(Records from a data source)

==========

[src/shared/ddrcmd_pkg.sv]
// Package for the DDR SDRAM command decoder and init tracker.
// Assumes one 20 MHz system clock; the memory clock is sampled as a pin.
package ddrcmd_pkg;

  // ----------------------------------------------------------------
  // Widths and configurations
  // ----------------------------------------------------------------
  localparam int ADDR_W = 13;
  localparam int BANKS = 4;
  localparam int BANK_W = 2;
  localparam int DATA_N = 8;
  localparam int AUTO_CLOSE_BIT_X32 = 8;
  localparam int AUTO_CLOSE_BIT_NARROW = 10;
  localparam int DLL_RESET_BIT = 8;
  localparam int MODE_OP_LO = 7;
  localparam int CFG_W = 2;
  localparam logic [1:0] CFG_X8 = 2'h0;
  localparam logic [1:0] CFG_X16 = 2'h1;
  localparam logic [1:0] CFG_X32 = 2'h2;
  localparam logic [1:0] SEL_BASE = 2'h0;
  localparam logic [1:0] SEL_EXT = 2'h1;
  localparam logic [3:0] ALL_IDLE = 4'h0;
  localparam logic [3:0] ONE_BANK = 4'h1;
  localparam logic [12:0] ADDR_ZERO = 13'h0000;
  localparam logic [12:0] MODE_ZERO = 13'h0000;
  localparam logic [15:0] WORD_ZERO = 16'h0000;
  localparam logic [7:0] BYTE_ZERO = 8'h00;

  // ----------------------------------------------------------------
  // Command pins (cs_n, ras_n, cas_n, we_n)
  // ----------------------------------------------------------------
  typedef struct packed {
    logic cs_n;
    logic ras_n;
    logic cas_n;
    logic we_n;
    logic cke;
    logic [1:0] bank;
    logic [12:0] addr;
  } ddrcmd_bus_t;

  typedef enum logic [3:0] {
    CMD_NOP = 4'h0,
    CMD_ROW_OPEN = 4'h1,
    CMD_READ = 4'h2,
    CMD_WRITE = 4'h3,
    CMD_BURST_STOP = 4'h4,
    CMD_PRECHARGE = 4'h5,
    CMD_REFRESH = 4'h6,
    CMD_MODE_LOAD = 4'h7
  } ddrcmd_cmd_t;

  typedef enum logic [5:0] {
    ST_IDLE = 6'h01,
    ST_PD_PRE = 6'h02,
    ST_PD_ACT = 6'h04,
    ST_SELF_REF = 6'h08,
    ST_NORMAL = 6'h10
  } ddrcmd_state_t;

  // Init progress counters.
  localparam logic [1:0] MIN_REFRESHES = 2'h2;

  // Decodes the four command pins into a command.
  function automatic ddrcmd_cmd_t ddrcmd_decode(input ddrcmd_bus_t b);
    ddrcmd_cmd_t c;
    c = CMD_NOP;
    if (!b.cs_n) begin
      unique case ({b.ras_n, b.cas_n, b.we_n})
        3'h3: c = CMD_ROW_OPEN;
        3'h5: c = CMD_READ;
        3'h4: c = CMD_WRITE;
        3'h6: c = CMD_BURST_STOP;
        3'h2: c = CMD_PRECHARGE;
        3'h1: c = CMD_REFRESH;
        3'h0: c = CMD_MODE_LOAD;
        default: c = CMD_NOP;
      endcase
    end
    return c;
  endfunction

endpackage

[src/hw/ddrcmd_core.sv]
// Command decode, power state and init tracking of a four-bank DDR SDRAM.
// Assumes the memory clock and command pins arrive asynchronously.
`timescale 1ns/1ps

// What this block does
// - Auto-close flag acts only on its own access; deselect equals no-op.
// - Auto-close flag sits on A8 for 32-bit, A10 for 8/16-bit.
// - Precharge closes named bank, or every bank when flag is high.
// - Refresh with gate high refreshes once; gate drop enters self refresh.
// - Refresh ignores address and data; internal counter picks the row.
// - Bank-select bits choose which mode register a mode load writes.
// - Write mask low stores data, high blocks it, per data element.
// - Row address uses A0 to A12; auto-close bit excluded from column.
// - Clock-gate drop with no-op and all idle enters precharge power-down.
// - Clock-gate drop with bank open enters active power-down; rise exits.
// - Each access moves one 2n word at core, two n halves at pins.
// - Row open selects bank and row; read or write selects column.
// - Mode registers have no default; clock stop unusable until both mode loads and two refreshes are done.
// - Mode load with banks 00 writes base, 01 writes extended.
// - Base load with A8 set resets the loop; later load clears it.
module ddrcmd_core (
  input wire logic clk,
  input wire logic rst_n,
  input wire logic [1:0] width_cfg,
  input wire logic mem_clk,
  input wire ddrcmd_pkg::ddrcmd_bus_t cmd_pins,
  input wire logic write_mask_pin,
  input wire logic [15:0] dq_in,
  output logic [3:0] bank_open,
  output logic [12:0] open_row [4],
  output logic [12:0] col_addr,
  output logic [1:0] col_bank,
  output logic rd_start,
  output logic wr_start,
  output logic auto_close_flag,
  output logic [12:0] base_mode,
  output logic [12:0] ext_mode,
  output logic base_loaded,
  output logic ext_loaded,
  output logic dll_reset_pulse,
  output logic init_done,
  output logic refresh_pulse,
  output logic [12:0] refresh_row,
  output logic [1:0] refresh_bank,
  output logic self_refresh,
  output logic power_down,
  output logic active_power_down,
  output logic [15:0] core_word,
  output logic core_word_valid,
  output logic [1:0] core_mask,
  output logic reserved_seen
);
  import ddrcmd_pkg::*;

  // ----------------------------------------------------------------
  // Input synchronisers and memory clock edge detect
  // ----------------------------------------------------------------
  localparam int SYNC_W = 1 + $bits(ddrcmd_bus_t) + 1 + 16;
  logic [SYNC_W-1:0] s1_q, s2_q;
  logic ck_prev_q, ck_prev_d;
  logic ck_s, ck_rise, ck_fall, mask_s;
  ddrcmd_bus_t bus_s;
  logic [15:0] dq_s;

  always_ff @(posedge clk or negedge rst_n) begin
    if (!rst_n) begin
      s1_q <= '0;
      s2_q <= '0;
      ck_prev_q <= 1'b0;
    end else begin
      s1_q <= {mem_clk, cmd_pins, write_mask_pin, dq_in};
      s2_q <= s1_q;
      ck_prev_q <= ck_prev_d;
    end
  end

  always_comb begin
    {ck_s, bus_s, mask_s, dq_s} = s2_q;
    ck_prev_d = ck_s;
    ck_rise = ck_s & ~ck_prev_q;
    ck_fall = ~ck_s & ck_prev_q;
  end

  // ----------------------------------------------------------------
  // Command state
  // ----------------------------------------------------------------
  ddrcmd_cmd_t cmd;
  ddrcmd_state_t st_q, st_d;
  logic cke_prev_q, cke_prev_d;
  logic [3:0] open_q, open_d;
  logic [12:0] row_q [4];
  logic [12:0] row_d [4];
  logic [12:0] col_q, col_d, bmode_q, bmode_d, emode_q, emode_d;
  logic [1:0] cbank_q, cbank_d;
  logic rd_q, rd_d, wr_q, wr_d, ac_q, ac_d;
  logic bl_q, bl_d, el_q, el_d, dll_q, dll_d;
  logic [1:0] refcnt_q, refcnt_d;
  logic ref_q, ref_d, resv_q, resv_d;
  logic [14:0] rctr_q, rctr_d;
  logic ap;
  logic [12:0] col_raw;

  always_comb begin
    cmd = ddrcmd_decode(bus_s);
    // Auto-close bit position depends on the width option.
    ap = (width_cfg == CFG_X32) ? bus_s.addr[AUTO_CLOSE_BIT_X32]
                                : bus_s.addr[AUTO_CLOSE_BIT_NARROW];
    col_raw = bus_s.addr;
    if (width_cfg == CFG_X32) col_raw[AUTO_CLOSE_BIT_X32] = 1'b0;
    else col_raw[AUTO_CLOSE_BIT_NARROW] = 1'b0;
    st_d = st_q;
    cke_prev_d = cke_prev_q;
    open_d = open_q;
    row_d = row_q;
    col_d = col_q;
    cbank_d = cbank_q;
    rd_d = 1'b0;
    wr_d = 1'b0;
    ac_d = ac_q;
    bmode_d = bmode_q;
    emode_d = emode_q;
    bl_d = bl_q;
    el_d = el_q;
    dll_d = 1'b0;
    refcnt_d = refcnt_q;
    ref_d = 1'b0;
    resv_d = resv_q;
    rctr_d = rctr_q;
    if (ck_rise) begin
      cke_prev_d = bus_s.cke;
      unique case (st_q)
        ST_PD_PRE, ST_PD_ACT, ST_SELF_REF: begin
          // Stay while clock-gate low; leave on rise with a no-op.
          if (bus_s.cke) begin
            if (cmd == CMD_NOP) st_d = ST_NORMAL;
            else resv_d = 1'b1;
          end
        end
        ST_IDLE, ST_NORMAL: begin
          if (cke_prev_q && !bus_s.cke) begin
            if (cmd == CMD_NOP && open_q == ALL_IDLE) begin
              st_d = ST_PD_PRE;
            end else if (cmd == CMD_NOP) begin
              st_d = ST_PD_ACT;
            end else if (cmd == CMD_REFRESH && open_q == ALL_IDLE) begin
              st_d = ST_SELF_REF;
            end else begin
              resv_d = 1'b1;
            end
            // Clock stop is not offered before both mode loads and two refreshes are done.
            if (!(bl_q && el_q && refcnt_q == MIN_REFRESHES))
              resv_d = 1'b1;
          end else if (bus_s.cke) begin
            unique case (cmd)
              CMD_ROW_OPEN: begin
                open_d[bus_s.bank] = 1'b1;
                row_d[bus_s.bank] = bus_s.addr;
              end
              CMD_READ, CMD_WRITE: begin
                cbank_d = bus_s.bank;
                col_d = col_raw;
                ac_d = ap;
                rd_d = (cmd == CMD_READ);
                wr_d = (cmd == CMD_WRITE);
                if (!open_q[bus_s.bank]) resv_d = 1'b1;
                if (ap) open_d[bus_s.bank] = 1'b0;
              end
              CMD_PRECHARGE: begin
                if (ap) open_d = ALL_IDLE;
                else open_d[bus_s.bank] = 1'b0;
              end
              CMD_REFRESH: begin
                // Address pins are ignored; the counter picks the row.
                ref_d = 1'b1;
                rctr_d = rctr_q + 15'h0001;
                if (refcnt_q != MIN_REFRESHES)
                  refcnt_d = refcnt_q + 2'h1;
                if (open_q != ALL_IDLE) resv_d = 1'b1;
              end
              CMD_MODE_LOAD: begin
                if (bus_s.bank == SEL_BASE) begin
                  bmode_d = bus_s.addr;
                  bl_d = 1'b1;
                  dll_d = bus_s.addr[DLL_RESET_BIT];
                end else if (bus_s.bank == SEL_EXT) begin
                  emode_d = bus_s.addr;
                  el_d = 1'b1;
                end else begin
                  resv_d = 1'b1;
                end
              end
              default: ;
            endcase
            if (st_q == ST_IDLE) st_d = ST_NORMAL;
          end
        end
        default: st_d = ST_IDLE;
      endcase
    end
  end

  always_ff @(posedge clk or negedge rst_n) begin
    if (!rst_n) begin
      st_q <= ST_IDLE;
      cke_prev_q <= 1'b0;
      open_q <= ALL_IDLE;
      for (int i = 0; i < BANKS; i++) row_q[i] <= ADDR_ZERO;
      col_q <= ADDR_ZERO;
      cbank_q <= 2'h0;
      rd_q <= 1'b0;
      wr_q <= 1'b0;
      ac_q <= 1'b0;
      bmode_q <= MODE_ZERO;
      emode_q <= MODE_ZERO;
      bl_q <= 1'b0;
      el_q <= 1'b0;
      dll_q <= 1'b0;
      refcnt_q <= 2'h0;
      ref_q <= 1'b0;
      resv_q <= 1'b0;
      rctr_q <= 15'h0000;
    end else begin
      st_q <= st_d;
      cke_prev_q <= cke_prev_d;
      open_q <= open_d;
      row_q <= row_d;
      col_q <= col_d;
      cbank_q <= cbank_d;
      rd_q <= rd_d;
      wr_q <= wr_d;
      ac_q <= ac_d;
      bmode_q <= bmode_d;
      emode_q <= emode_d;
      bl_q <= bl_d;
      el_q <= el_d;
      dll_q <= dll_d;
      refcnt_q <= refcnt_d;
      ref_q <= ref_d;
      resv_q <= resv_d;
      rctr_q <= rctr_d;
    end
  end

  // ----------------------------------------------------------------
  // Write data pairing: two half-cycle beats form one core word
  // ----------------------------------------------------------------
  logic [7:0] lo_q, lo_d;
  logic mlo_q, mlo_d;
  logic [15:0] word_q, word_d;
  logic [1:0] wmask_q, wmask_d;
  logic wv_q, wv_d;

  always_comb begin
    lo_d = lo_q;
    mlo_d = mlo_q;
    word_d = word_q;
    wmask_d = wmask_q;
    wv_d = 1'b0;
    if (ck_rise) begin
      lo_d = dq_s[DATA_N-1:0];
      mlo_d = mask_s;
    end
    if (ck_fall) begin
      // A high mask bit blocks its beat from being stored.
      word_d = {mask_s ? BYTE_ZERO : dq_s[DATA_N-1:0],
                mlo_q ? BYTE_ZERO : lo_q};
      wmask_d = {mask_s, mlo_q};
      wv_d = 1'b1;
    end
  end

  always_ff @(posedge clk or negedge rst_n) begin
    if (!rst_n) begin
      lo_q <= BYTE_ZERO;
      mlo_q <= 1'b0;
      word_q <= WORD_ZERO;
      wmask_q <= 2'h0;
      wv_q <= 1'b0;
    end else begin
      lo_q <= lo_d;
      mlo_q <= mlo_d;
      word_q <= word_d;
      wmask_q <= wmask_d;
      wv_q <= wv_d;
    end
  end

  // ----------------------------------------------------------------
  // Outputs
  // ----------------------------------------------------------------
  always_comb begin
    bank_open = open_q;
    open_row = row_q;
    col_addr = col_q;
    col_bank = cbank_q;
    rd_start = rd_q;
    wr_start = wr_q;
    auto_close_flag = ac_q;
    base_mode = bmode_q;
    ext_mode = emode_q;
    base_loaded = bl_q;
    ext_loaded = el_q;
    dll_reset_pulse = dll_q;
    init_done = bl_q & el_q & (refcnt_q == MIN_REFRESHES)
                & ~bmode_q[DLL_RESET_BIT];
    refresh_pulse = ref_q;
    refresh_row = rctr_q[14:2];
    refresh_bank = rctr_q[1:0];
    self_refresh = (st_q == ST_SELF_REF);
    power_down = (st_q == ST_PD_PRE) | (st_q == ST_PD_ACT);
    active_power_down = (st_q == ST_PD_ACT);
    core_word = word_q;
    core_word_valid = wv_q;
    core_mask = wmask_q;
    reserved_seen = resv_q;
  end

endmodule // ddrcmd_core

[config.mk]
export PLATFORM = sky130hd
export DESIGN_NAME = ddrcmd_core
export DESIGN_NICKNAME = d
export VERILOG_FILES = /design/src/shared/ddrcmd_pkg.sv /design/src/hw/ddrcmd_core.sv
export SDC_FILE = /design/constraint.sdc
export NUM_CORES = 1
export LEC_CHECK = 0
export BUFFER_PORTS_ARGS = -buffer_cell sky130_fd_sc_hd__buf_4
export CORE_AREA = 2 2 128 130
export DETAILED_ROUTE_END_ITERATION = 10
export DIE_AREA = 0 0 130 132
export PLACE_DENSITY = 0.87
export SETUP_SLACK_MARGIN = 0.2
export SLEW_MARGIN = 0
export SYNTH_ARGS = -nofsm -noshare
export SYNTH_HDL_FRONTEND = slang
export SYNTH_SLANG_ARGS = --single-unit
[constraint.sdc]
create_clock -name clk -period 6.5 [get_ports clk]
set_input_delay 0.975 -clock clk [delete_from_list [all_inputs] [get_ports clk]]
set_output_delay 0.975 -clock clk [all_outputs]
set_load 0.05 [all_outputs]
; ---- Word level (Yosys, flattened, before mapping)
; Index checks and enable logic that the tools add are counted.
[totals]
regBits = 234
latchBits = 0
ram_bits = 0
rom_bits = 0
in_bits = 42
out_inout_bits = 143
wordCells = 175
n_memories = 0
[classes]
n_addsub = 2
n_mul = 0
div = 0
order_cmp = 4
n_eq_ne = 36
n_shift = 0
muxes = 62
n_bitwise = 15
n_reduce_logical = 27
[ops]
columns = operator, count
row1 = 52-bit bitwise mux, 1
row2 = 6-bit 2-to-1 mux, 8
row3 = 1-bit 2-to-1 mux, 39
row4 = 4-bit != test (second input constant), 7
row5 = 13-bit demux with 2-bit select, 1
row6 = 6-bit AND reduction, 4
row7 = 3-bit one-hot mux with 7 select lines, 1
row8 = 8-bit 2-to-1 mux, 2
row9 = 15-bit by 1-bit adder with 15-bit output (second input constant), 1
row10 = 5-bit AND reduction, 3
row11 = 13-bit 2-to-1 mux, 1
row12 = 13-bit AND reduction, 1
row13 = 4-bit by 3-bit equality test with 1-bit output (second input constant), 3
row14 = 4-bit 2-to-1 mux, 3
row15 = 4-bit one-hot mux with 3 select lines, 1
row16 = 6-bit one-hot mux with 2 select lines, 1
row17 = 2-bit != test (second input constant), 5
row18 = 3-bit equality test (second input constant), 3
row19 = 4-bit by 2-bit equality test with 1-bit output (second input constant), 2
row20 = 4-bit logical NOT, 2
row21 = 1-bit logical AND, 7
row22 = 7-bit AND reduction, 1
row23 = 3-bit by 2-bit equality test with 1-bit output (second input constant), 2
row24 = 6-bit by 1-bit equality test with 1-bit output (second input constant), 1
row25 = other kinds (35), 46

; ---- Logic depth before layout (Yosys ltp)
[depth]
depth_word = 11
ltp_mapped = 8
depth_no_buf = 6

; ---- Least setup slack after synthesis
; Ideal clock, no wire load.
[synth_timing]
path_kind = register -> output
from = register el_q, in the netlist ext_loaded
to = output port init_done
arrival_ps = 1571
required_ps = 5525
path_slack_ps = 3954
path_stages_with_launch = 3
path_buffers = 0
cell_sequence = dfrtp_1 -> and3_1 -> nor2b_1
[synth_via]
elab_chain_len = 3
[synth_rtl]
columns = item, line_no
row1 = from (decl), ddrcmd_core.sv:96  ; logic bl_q, bl_d, el_q, el_d, dll_q, dll_d;
row2 = from (signal assigned), ddrcmd_core.sv:235  ; el_q <= el_d;
row3 = 1-bit bitwise AND (2 in a row), ddrcmd_core.sv:304  ; init_done = bl_q & el_q & (refcnt_q == MIN_REFRESHES)
row4 = 1-bit bitwise AND, ddrcmd_core.sv:305  ; & ~bmode_q[DLL_RESET_BIT];
row5 = to (decl), ddrcmd_core.sv:41  ; output logic init_done,
; Every way passes these cells.

; ---- Worst setup path in the final report
[layout_timing]
from = register st_q[2]
to = register row_q (netlist bit open_row[9])
[layout_via]
elab_chain_len = 3
word_cells_on_any_way = 4
cone_classes = 2 x eq/ne / 2 x reduce/logical
[layout_rtl]
columns = item, line_no
row1 = from (decl), ddrcmd_core.sv:88  ; ddrcmd_state_t st_q, st_d;
row2 = from (signal assigned), ddrcmd_core.sv:223  ; st_q <= st_d;
row3 = 6-bit by 1-bit equality test with 1-bit output or 6-bit by 5-bit equality test with 1-bit output (tied branches), ddrcmd_core.sv:131  ; unique case (st_q)
row4 = 2-bit OR reduction *, ddrcmd_core.sv:131
row5 = 5-bit AND reduction (no line) *, -
row6 = to (signal assigned), ddrcmd_core.sv:226  ; row_q <= row_d;
row7 = to (decl), ddrcmd_core.sv:91  ; logic [12:0] row_q [4];
; Mark *: on every way between the ends. The rest lies on a longest branch, timed or not.
; A chain may end at the register's enable or synchronous reset.

==> impl_metrics.py <==
metrics = {
    "run_status": {
        "status": "complete, no violations",
    },
    "timing": {
        "setup_tns_ns": 0,
        "fmax_mhz": 369,
        "fin_crit_sh_pct": 41.7,
        "rsz0062_at_grt": "false",
        "hold_viol": 0,
        "worst_pin_slew_ns": 1.14,
        "finalMaxSlewViolations": 0,
        "slew_headroom_pct": 23.2,
        "hold_ws_ns": 0.346,
        "setup_violations": 0,
        "clock-skew-final_ns": 0.0165,
        "finalCriticalPeriod_ns": 2.71,
    },
    "layout": {
        "multiInputGateArea_sq_um": 2500,
        "fillers": 1097,
        "drive_gt1_share_pct": 46.3,
        "area_growth_pct": 29.2,
        "seq_area_sq_um": 5430,
        "num_antenna_cells": 0,
        "nets": 776,
    },
    "global_route": {
        "overflow": 0,
        "grt_pass1_vias": 5319,
        "grt_pass1_wl_um": 28600,
        "grt_start_max_net_pins": 78,
        "antenna_found_initial": 0,
        "track_usage_pct": 21.1,
    },
    "route": {
        "vias": 4961,
        "drtIter0Drc": 263,
        "first_pass_iters": 4,
        "drc": 0,
        "wire_per_inst_um": 18.4,
        "drt_wl_total_um": 17800,
        "ant_nets": 0,
        "avgViaCountPerCell": 5.15,
    },
    "floorplan": {
        "initial_core_util_pct": 51.3,
        "core-area_sq_um": 15700,
        "die-area_sq_um": 17200,
        "rows": 46,
        "io_pins": 185,
        "die_h_um": 132,
        "die_w_um": 130,
    },
    "yosys": {
        "ys_async_sr_fraction_pct": 100,
        "yosys_register_bits": 217,
        "ys_seq_area_share_pct": 67.4,
        "synth_enable_flop_cells": 0,
        "syn_inst": 549,
        "synth.distinct_cells": 50,
        "syn_area_per_cell_sq_um": 14.7,
        "ys.warnings.count": 0,
        "synth_area_sq_um": 8060,
        "syn_nets": 593,
        "ys.flop_type": "dfrtp_1",
    },
    "clocking": {
        "cts_htree_levels": 1,
        "root_buffer": "clkbuf_16",
        "clk_latency_ns": 0.50,
        "clk_pin_slew_ns": 0.06,
        "clock_tree.buffer_depth": 3,
        "ctsResizeCount": 0,
        "postCtsSetupBuffers": 0,
        "cts.sinks": 217,
        "hold_buffers": 0,
        "cts_tree": "done",
        "cts_buffers": 23,
    },
    "min_path": {
        "worstHoldPathCells": 0,
        "hp-class": "flop to flop",
    },
    "critical_path": {
        "worstPathMaxFanout": 13,
        "cp.arrival_ns": 3.10,
        "start_kind": "flop",
        "ff2ff_path_depth": 4,
        "crit_type": "flop to flop",
        "cp.required_ns": 6.89,
        "endpoint_kind": "flop",
    },
    "pwr": {
        "pwr_density_cell_nw_per_um2": 377,
        "peakVddDrop_mv": 0.282,
        "p_leak_nw": 5.32,
    },
    "place": {
        "dp_hpwl_um": 12000,
        "place.port_buffers": 176,
        "place_congestion": 0.863,
    },
    "job": {
        "cap_violations": 0,
    },
}
==> cell type report <==
cell class | count | share of cell area [%]
Sequential cell | 217 | 52.2
Multi-Input combinational cell | 305 | 24.0
Timing Repair Buffer | 179 | 13.0
Clock buffer | 32 | 6.62
Tap cell | 216 | 2.60
Clock inverter | 9 | 1.43
Inverter | 6 | 0.216
==> metal layers <==
layer / track usage, % / vias to the layer above / part of all wire, %
met1: 25.9 / 2508 / 39
met3: 7.75 / 21 / 8.8
li1: - / 2252 / -
met5: 0 / - / 0
met2: 36.2 / 180 / 51
met4: 4.00 / 0 / 1.5
==> cell usage after synthesis (2+ instances only) <==
cell type | number | area (sq um)
dfrtp_1 | 216 | 5410
mux2_2 | 95 | 1070
nand2_1 | 38 | 143
o21ai_0 | 26 | 130
nand2b_1 | 24 | 150
nor2_1 | 18 | 67.6
mux2_4 | 12 | 180
xnor2_1 | 10 | 87.6
a31oi_1 | 9 | 56.3
clkbuf_1 | 9 | 33.8
nor2b_1 | 8 | 50.1
nand4_1 | 7 | 43.8
and3_1 | 6 | 37.5
inv_1 | 6 | 22.5
xor2_1 | 6 | 52.6
buf_2 | 5 | 25.0
buf_4 | 5 | 37.5
nor3_1 | 5 | 25.0
nand2_2 | 3 | 18.8
nor3_2 | 3 | 30.0
a31o_2 | 2 | 17.5
and2_1 | 2 | 12.5
ha_1 | 2 | 25.0
mux2i_1 | 2 | 20.0
nand3_1 | 2 | 10.0
nor3_4 | 2 | 32.5
or2_2 | 2 | 12.5
or3_4 | 2 | 22.5
==> state kept, by name, indices dropped and copies added, names as in the netlist, 2 cells and up <==
| register | count |
|---|---|
| base_mode | 13 |
| s2_q | 30 |
| core_mask | 2 |
| col_bank | 2 |
| ext_mode | 13 |
| open_row | 52 |
| lo_q | 8 |
| st_q | 5 |
| col_addr | 13 |
| s1_q | 30 |
| core_word | 16 |
| rctr_q | 15 |
| refcnt_q | 2 |
| bank_open | 4 |
==> worst max-delay path, cell delays in order, from the launching register on <==
cell,delay [ns]
dfrtp_1,0.48
nor3_2,0.38
nand4_4,0.28
nor4_4,1.03
mux2_2,0.43
==> final timing paths <==
path                          start  slack, ns          end
max                         st_q[2]       3.79  open_row[9]
min                        s1_q[19]       0.35     s2_q[19]
max reg2reg                 st_q[2]       3.79  open_row[9]
min reg2reg                s1_q[19]       0.35     s2_q[19]
max in group asynchronous     rst_n       4.68      s2_q[4]
min in group asynchronous     rst_n       0.46     s2_q[19]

==========

§ **Required action**:
Only one stretch of the data above is needed. Restate it word for word, from the line containing "cone_classes = 2 x eq/ne / 2 x reduce/logical" through the line containing "row2 = from (signal assigned), ddrcmd_core.sv:223", both ends included.

§ **Answer to the exercise**:
cone_classes = 2 x eq/ne / 2 x reduce/logical
[layout_rtl]
columns = item, line_no
row1 = from (decl), ddrcmd_core.sv:88  ; ddrcmd_state_t st_q, st_d;
row2 = from (signal assigned), ddrcmd_core.sv:223  ; st_q <= st_d;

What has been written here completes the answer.